Part of the book series: Springer Series in Materials Science ((SSMATERIALS,volume 190))

Abstract

Silicon nanocrystals (Si NCs) embedded in Si-based dielectrics provide a Si-based high-bandgap material (1.7 eV) and enable the construction of crystalline Si tandem solar cells. This chapter focusses on Si NC embedded in silicon carbide, because silicon carbide offers electrical conduction through the matrix material. The material development is reviewed, and optical modeling is introduced as a powerful method to monitor the four material components, amorphous and crystalline silicon as well as amorphous and crystalline silicon carbide. In the second part of this chapter, recent device developments for the photovoltaic characterization of Si NCs are examined.
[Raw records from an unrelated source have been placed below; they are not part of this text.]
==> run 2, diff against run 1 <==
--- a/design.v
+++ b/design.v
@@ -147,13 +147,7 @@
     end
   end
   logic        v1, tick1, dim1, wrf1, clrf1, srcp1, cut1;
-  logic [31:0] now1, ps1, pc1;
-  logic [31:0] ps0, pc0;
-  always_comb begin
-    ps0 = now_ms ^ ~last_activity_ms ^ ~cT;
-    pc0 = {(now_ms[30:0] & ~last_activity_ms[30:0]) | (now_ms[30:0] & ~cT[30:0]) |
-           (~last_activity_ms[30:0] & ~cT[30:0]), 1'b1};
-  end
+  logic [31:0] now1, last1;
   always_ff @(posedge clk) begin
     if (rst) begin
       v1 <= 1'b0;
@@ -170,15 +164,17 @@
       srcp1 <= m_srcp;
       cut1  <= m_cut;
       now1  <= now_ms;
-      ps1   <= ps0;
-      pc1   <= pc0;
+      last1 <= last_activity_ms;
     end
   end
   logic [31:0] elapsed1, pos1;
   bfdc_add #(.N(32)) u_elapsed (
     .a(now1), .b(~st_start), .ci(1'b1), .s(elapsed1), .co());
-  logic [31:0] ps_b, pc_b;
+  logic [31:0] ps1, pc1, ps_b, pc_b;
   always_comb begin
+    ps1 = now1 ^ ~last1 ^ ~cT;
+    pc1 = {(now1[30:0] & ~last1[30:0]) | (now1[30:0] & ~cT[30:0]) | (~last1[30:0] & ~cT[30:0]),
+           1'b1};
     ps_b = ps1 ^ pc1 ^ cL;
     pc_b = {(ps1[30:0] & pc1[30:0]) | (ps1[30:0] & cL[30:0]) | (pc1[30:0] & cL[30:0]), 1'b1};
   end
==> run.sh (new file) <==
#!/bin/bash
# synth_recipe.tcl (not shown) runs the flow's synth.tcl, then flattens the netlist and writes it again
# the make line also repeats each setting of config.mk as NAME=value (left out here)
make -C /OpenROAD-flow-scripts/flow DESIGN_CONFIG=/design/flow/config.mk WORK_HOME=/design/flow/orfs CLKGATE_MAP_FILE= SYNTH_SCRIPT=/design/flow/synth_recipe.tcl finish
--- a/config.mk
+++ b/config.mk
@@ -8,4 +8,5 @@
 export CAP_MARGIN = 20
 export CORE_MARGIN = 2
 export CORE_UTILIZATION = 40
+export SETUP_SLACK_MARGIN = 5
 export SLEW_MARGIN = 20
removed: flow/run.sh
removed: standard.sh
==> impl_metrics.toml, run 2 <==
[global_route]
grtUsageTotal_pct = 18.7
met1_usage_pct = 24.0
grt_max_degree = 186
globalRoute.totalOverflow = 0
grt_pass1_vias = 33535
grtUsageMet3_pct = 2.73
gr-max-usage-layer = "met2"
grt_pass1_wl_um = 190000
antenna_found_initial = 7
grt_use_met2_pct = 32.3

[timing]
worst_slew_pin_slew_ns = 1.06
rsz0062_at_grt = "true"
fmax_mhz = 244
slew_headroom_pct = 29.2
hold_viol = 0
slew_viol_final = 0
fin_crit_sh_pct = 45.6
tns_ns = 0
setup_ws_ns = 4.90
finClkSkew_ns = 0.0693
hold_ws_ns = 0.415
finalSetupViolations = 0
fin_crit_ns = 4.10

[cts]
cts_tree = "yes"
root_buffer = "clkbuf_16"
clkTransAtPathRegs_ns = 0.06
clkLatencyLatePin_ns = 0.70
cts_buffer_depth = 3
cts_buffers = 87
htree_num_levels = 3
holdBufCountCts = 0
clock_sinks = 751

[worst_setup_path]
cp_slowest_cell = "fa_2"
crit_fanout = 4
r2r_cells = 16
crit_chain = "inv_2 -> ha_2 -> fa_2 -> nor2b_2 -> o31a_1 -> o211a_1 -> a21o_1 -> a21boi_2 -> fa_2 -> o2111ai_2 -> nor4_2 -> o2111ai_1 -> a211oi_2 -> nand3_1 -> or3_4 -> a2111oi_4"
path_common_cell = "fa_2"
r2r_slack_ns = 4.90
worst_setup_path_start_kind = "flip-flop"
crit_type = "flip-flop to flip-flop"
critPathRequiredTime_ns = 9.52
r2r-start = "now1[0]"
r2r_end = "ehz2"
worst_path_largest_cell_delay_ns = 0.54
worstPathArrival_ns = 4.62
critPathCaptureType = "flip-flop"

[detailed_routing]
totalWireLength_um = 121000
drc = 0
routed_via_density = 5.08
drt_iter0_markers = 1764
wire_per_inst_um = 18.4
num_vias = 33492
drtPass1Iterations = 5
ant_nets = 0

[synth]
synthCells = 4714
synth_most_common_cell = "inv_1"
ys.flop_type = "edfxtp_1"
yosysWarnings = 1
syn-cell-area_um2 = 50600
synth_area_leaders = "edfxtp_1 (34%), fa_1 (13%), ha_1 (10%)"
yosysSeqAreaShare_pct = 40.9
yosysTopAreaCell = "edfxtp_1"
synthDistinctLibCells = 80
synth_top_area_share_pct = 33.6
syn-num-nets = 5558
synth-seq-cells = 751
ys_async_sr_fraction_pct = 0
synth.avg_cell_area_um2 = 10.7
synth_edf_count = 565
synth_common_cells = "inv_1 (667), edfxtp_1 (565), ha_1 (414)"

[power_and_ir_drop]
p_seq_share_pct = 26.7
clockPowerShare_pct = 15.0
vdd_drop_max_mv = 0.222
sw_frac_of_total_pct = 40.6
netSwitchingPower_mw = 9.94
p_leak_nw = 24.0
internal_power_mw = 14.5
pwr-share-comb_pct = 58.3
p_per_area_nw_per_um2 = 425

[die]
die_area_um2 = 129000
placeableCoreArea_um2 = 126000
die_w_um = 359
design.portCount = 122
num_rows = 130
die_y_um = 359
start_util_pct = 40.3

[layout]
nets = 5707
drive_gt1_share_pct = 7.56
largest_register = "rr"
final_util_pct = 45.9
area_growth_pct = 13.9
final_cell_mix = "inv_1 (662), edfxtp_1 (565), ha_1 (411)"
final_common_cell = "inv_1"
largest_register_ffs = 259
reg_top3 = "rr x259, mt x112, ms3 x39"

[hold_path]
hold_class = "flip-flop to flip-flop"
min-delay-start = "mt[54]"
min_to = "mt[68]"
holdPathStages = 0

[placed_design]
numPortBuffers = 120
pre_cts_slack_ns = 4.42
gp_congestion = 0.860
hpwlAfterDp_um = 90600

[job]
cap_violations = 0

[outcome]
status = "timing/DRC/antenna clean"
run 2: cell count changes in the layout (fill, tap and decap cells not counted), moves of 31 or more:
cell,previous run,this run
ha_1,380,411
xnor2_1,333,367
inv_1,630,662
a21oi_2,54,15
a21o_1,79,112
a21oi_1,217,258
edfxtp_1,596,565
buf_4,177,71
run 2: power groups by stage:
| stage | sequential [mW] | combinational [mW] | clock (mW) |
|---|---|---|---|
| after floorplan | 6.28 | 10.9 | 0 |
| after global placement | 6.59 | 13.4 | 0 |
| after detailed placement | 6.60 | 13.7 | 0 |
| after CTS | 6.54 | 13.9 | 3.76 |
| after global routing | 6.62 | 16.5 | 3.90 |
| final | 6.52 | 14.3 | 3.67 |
The controlled growth of Si NCs involves high-temperature annealing which deteriorates the properties of any previously established selective contacts. A membrane-based device is presented to overcome these limitations. In this approach, the formation of both selective contacts is carried out after high-temperature annealing and is therefore not affected by the latter. We examine p-i-n solar cells with an intrinsic region made of Si NCs embedded in silicon carbide. Device failure due to damaged insulation layers is analyzed by light beam-induced current measurements. An optical model of the device is presented for improving the cell current. A characterization scheme for Si NC p-i-n solar cells is presented which aims at determining the fundamental transport and recombination properties, i.e., the effective mobility lifetime product, of the nanocrystal layer at device level. For this means, an illumination-dependent analysis of Si NC p-i-n solar cells is carried out within the framework of the constant field approximation. The analysis builds on an optical device model, which is used to assess the photogenerated current in each of the device layers. Illumination-dependent current–voltage curves are modelled with a voltage-dependent current collection function with only two free parameters, and excellent agreement is found between theory and experiment. An effective mobility lifetime product of 10−10 cm2/V is derived and confirmed independently from an alternative method. The procedure discussed in this chapter is proposed as a characterization scheme for further material development, providing an optimization parameter (the effective mobility lifetime product) relevant for the photovoltaic performance of Si NC films.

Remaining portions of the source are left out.